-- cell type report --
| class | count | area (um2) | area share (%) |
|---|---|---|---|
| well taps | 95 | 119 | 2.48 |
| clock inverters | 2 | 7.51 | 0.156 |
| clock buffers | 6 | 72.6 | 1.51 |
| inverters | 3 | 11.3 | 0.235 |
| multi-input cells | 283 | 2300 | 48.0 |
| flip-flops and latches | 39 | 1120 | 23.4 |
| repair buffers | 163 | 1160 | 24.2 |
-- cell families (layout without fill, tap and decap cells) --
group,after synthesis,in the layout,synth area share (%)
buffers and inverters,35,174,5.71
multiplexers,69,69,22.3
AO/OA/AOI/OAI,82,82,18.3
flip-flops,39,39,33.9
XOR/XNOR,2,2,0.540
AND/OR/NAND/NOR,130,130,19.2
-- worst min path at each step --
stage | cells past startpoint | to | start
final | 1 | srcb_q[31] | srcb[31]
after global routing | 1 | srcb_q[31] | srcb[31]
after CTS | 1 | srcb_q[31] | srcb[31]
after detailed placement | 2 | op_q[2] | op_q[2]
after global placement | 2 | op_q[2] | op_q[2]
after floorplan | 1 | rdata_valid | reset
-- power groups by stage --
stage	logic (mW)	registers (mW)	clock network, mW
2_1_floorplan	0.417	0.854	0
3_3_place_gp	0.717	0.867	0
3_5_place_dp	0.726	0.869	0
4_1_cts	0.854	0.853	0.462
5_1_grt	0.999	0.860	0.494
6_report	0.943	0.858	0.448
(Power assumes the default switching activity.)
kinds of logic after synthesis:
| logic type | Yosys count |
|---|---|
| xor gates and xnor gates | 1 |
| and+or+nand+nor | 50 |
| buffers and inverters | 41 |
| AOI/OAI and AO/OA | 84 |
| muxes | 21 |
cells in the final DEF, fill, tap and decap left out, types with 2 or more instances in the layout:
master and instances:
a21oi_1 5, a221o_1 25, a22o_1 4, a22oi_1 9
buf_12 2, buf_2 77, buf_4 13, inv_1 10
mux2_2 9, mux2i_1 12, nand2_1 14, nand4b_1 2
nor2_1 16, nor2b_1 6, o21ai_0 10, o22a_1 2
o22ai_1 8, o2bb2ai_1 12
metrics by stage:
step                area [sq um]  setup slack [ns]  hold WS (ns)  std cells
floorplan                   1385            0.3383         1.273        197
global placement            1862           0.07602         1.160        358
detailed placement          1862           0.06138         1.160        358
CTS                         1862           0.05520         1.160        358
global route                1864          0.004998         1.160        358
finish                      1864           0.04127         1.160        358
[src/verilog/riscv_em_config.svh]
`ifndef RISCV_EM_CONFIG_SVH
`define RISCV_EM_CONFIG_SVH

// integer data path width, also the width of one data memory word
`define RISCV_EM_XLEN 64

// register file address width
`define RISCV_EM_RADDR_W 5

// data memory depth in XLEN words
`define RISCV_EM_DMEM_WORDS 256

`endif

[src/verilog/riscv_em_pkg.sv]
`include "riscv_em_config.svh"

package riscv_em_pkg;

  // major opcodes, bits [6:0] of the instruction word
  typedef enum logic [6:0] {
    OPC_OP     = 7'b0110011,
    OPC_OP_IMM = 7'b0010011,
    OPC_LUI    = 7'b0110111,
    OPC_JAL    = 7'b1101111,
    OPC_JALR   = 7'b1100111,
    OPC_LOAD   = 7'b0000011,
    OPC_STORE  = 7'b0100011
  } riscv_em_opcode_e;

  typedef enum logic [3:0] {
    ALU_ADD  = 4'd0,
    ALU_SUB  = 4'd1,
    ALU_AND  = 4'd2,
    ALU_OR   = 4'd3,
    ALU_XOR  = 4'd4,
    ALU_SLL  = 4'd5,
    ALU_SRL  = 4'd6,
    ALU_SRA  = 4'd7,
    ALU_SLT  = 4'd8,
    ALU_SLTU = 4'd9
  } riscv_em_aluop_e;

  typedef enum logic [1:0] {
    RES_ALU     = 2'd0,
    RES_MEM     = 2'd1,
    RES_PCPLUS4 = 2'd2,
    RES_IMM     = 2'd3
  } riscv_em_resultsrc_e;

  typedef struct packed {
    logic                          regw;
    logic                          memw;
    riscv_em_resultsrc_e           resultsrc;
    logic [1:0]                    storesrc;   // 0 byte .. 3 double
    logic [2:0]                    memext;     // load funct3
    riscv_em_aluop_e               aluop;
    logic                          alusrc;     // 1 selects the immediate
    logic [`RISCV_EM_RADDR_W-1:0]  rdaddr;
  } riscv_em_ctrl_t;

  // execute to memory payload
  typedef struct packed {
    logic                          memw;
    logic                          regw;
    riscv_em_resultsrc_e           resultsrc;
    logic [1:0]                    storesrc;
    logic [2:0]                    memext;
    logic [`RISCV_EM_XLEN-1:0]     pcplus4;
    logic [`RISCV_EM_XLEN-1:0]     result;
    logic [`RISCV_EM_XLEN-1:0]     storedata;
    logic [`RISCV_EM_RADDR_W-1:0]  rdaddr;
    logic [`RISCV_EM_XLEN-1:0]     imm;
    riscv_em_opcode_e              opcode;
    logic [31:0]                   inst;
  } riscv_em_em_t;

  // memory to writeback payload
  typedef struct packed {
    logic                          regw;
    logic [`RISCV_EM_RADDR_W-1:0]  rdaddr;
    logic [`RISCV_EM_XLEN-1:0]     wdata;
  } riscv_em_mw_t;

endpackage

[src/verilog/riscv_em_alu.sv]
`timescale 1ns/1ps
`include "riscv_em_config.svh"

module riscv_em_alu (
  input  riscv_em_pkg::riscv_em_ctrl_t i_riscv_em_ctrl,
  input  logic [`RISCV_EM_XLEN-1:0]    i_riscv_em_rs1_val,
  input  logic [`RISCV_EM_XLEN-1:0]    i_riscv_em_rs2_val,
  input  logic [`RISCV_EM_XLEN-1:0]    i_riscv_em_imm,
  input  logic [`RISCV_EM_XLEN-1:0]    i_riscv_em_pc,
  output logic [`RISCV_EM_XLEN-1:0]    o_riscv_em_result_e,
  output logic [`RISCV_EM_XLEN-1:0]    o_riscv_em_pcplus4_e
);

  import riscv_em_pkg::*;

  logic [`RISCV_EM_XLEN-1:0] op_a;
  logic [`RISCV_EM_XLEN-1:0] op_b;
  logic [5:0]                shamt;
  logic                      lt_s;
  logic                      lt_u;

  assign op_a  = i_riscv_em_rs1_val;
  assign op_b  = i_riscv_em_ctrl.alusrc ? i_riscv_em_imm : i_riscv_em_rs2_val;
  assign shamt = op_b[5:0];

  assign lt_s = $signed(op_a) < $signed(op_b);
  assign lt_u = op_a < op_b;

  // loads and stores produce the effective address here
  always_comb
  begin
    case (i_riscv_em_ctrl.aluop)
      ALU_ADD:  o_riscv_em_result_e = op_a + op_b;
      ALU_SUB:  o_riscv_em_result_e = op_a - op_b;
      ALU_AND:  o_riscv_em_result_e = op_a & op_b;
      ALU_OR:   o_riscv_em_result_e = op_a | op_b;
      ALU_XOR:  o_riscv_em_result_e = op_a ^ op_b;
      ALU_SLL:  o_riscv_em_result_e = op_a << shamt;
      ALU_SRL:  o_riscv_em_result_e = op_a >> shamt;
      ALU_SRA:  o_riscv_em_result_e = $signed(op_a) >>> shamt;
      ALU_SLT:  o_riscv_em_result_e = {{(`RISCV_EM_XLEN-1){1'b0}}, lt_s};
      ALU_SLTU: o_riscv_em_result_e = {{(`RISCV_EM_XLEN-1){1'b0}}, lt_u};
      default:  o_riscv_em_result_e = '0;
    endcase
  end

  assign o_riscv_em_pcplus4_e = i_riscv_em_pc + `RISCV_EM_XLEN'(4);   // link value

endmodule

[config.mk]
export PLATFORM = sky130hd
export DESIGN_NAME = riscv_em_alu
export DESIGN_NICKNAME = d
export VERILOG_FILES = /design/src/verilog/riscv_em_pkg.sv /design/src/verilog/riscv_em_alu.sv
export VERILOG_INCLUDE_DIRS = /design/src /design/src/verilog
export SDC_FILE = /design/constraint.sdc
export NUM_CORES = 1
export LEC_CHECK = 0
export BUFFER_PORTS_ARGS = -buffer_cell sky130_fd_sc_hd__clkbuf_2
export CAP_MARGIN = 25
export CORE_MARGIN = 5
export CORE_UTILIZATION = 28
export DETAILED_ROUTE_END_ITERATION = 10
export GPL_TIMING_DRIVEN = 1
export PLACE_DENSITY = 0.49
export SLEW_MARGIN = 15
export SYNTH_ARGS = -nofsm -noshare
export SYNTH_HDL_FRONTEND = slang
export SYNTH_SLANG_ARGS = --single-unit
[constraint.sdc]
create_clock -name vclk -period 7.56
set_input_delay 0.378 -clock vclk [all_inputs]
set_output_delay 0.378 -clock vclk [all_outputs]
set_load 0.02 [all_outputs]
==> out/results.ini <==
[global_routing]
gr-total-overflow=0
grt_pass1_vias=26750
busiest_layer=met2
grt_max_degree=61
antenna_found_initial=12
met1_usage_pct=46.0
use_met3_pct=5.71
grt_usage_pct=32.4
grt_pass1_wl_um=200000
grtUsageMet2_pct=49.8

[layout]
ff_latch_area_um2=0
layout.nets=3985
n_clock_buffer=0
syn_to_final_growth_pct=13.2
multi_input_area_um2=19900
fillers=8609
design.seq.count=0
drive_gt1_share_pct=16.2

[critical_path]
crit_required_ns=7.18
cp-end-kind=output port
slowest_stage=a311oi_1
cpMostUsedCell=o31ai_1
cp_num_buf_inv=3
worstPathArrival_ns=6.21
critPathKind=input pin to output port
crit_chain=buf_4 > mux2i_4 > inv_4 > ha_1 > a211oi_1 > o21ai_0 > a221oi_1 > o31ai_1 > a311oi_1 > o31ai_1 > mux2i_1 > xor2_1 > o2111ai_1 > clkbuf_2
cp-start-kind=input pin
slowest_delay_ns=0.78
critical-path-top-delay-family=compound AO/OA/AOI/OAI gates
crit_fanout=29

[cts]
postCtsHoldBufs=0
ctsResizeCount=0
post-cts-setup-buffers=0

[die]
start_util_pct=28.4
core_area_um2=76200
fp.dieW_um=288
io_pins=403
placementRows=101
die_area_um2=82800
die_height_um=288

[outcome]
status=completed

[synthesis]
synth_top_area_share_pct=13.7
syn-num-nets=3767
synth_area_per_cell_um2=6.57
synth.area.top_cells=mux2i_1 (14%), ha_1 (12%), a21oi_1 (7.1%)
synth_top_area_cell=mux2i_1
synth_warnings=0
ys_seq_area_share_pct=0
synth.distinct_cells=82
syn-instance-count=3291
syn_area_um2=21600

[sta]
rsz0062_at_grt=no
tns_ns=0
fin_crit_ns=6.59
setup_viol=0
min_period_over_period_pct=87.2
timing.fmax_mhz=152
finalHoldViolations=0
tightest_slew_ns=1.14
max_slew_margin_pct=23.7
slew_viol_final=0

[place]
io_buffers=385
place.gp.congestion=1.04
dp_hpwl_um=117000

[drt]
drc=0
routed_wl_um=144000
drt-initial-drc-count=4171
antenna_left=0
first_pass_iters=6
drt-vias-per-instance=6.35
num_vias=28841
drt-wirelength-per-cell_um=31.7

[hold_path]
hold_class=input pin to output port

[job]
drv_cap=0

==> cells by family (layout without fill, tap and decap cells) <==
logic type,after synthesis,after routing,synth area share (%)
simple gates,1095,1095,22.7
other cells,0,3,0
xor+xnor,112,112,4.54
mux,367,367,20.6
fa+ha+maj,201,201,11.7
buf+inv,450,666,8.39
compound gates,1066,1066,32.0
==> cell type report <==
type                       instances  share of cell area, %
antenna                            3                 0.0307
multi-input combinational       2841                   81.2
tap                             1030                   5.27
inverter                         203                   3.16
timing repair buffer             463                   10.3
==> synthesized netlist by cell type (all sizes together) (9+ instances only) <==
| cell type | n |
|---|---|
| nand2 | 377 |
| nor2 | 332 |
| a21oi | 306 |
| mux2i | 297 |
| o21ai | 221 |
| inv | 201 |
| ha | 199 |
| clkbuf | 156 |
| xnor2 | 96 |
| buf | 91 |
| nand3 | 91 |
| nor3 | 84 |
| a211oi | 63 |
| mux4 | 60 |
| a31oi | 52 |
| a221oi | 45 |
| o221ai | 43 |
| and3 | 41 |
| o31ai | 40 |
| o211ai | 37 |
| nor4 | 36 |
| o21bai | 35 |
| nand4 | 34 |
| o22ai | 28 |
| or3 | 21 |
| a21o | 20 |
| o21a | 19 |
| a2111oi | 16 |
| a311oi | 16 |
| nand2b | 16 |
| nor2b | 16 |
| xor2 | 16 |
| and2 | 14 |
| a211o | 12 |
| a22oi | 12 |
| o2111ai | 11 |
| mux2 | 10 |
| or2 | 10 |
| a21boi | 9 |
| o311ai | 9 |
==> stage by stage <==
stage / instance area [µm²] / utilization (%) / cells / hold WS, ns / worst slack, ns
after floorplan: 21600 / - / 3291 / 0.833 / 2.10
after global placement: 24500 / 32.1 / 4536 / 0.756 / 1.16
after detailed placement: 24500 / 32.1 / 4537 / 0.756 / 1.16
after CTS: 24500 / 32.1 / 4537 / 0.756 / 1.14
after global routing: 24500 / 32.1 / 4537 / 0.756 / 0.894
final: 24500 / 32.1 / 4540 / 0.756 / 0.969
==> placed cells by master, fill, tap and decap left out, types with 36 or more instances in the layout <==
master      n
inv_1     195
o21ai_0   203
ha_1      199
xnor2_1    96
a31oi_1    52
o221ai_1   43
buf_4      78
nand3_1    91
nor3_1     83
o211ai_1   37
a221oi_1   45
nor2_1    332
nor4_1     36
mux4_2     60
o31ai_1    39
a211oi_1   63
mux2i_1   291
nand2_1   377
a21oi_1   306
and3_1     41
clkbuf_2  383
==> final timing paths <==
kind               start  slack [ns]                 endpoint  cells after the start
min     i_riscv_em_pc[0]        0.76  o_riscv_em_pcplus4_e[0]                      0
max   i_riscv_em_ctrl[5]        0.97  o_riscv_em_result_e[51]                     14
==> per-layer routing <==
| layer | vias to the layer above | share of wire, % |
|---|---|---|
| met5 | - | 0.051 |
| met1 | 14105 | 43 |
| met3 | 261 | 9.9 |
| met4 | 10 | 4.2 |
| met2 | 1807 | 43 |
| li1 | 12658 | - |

══════

■ EXERCISE PROMPT ■
Gather each line in these records that contains the string "step".

■ FINISHED EXERCISE ■
-- worst min path at each step --
step                area [sq um]  setup slack [ns]  hold WS (ns)  std cells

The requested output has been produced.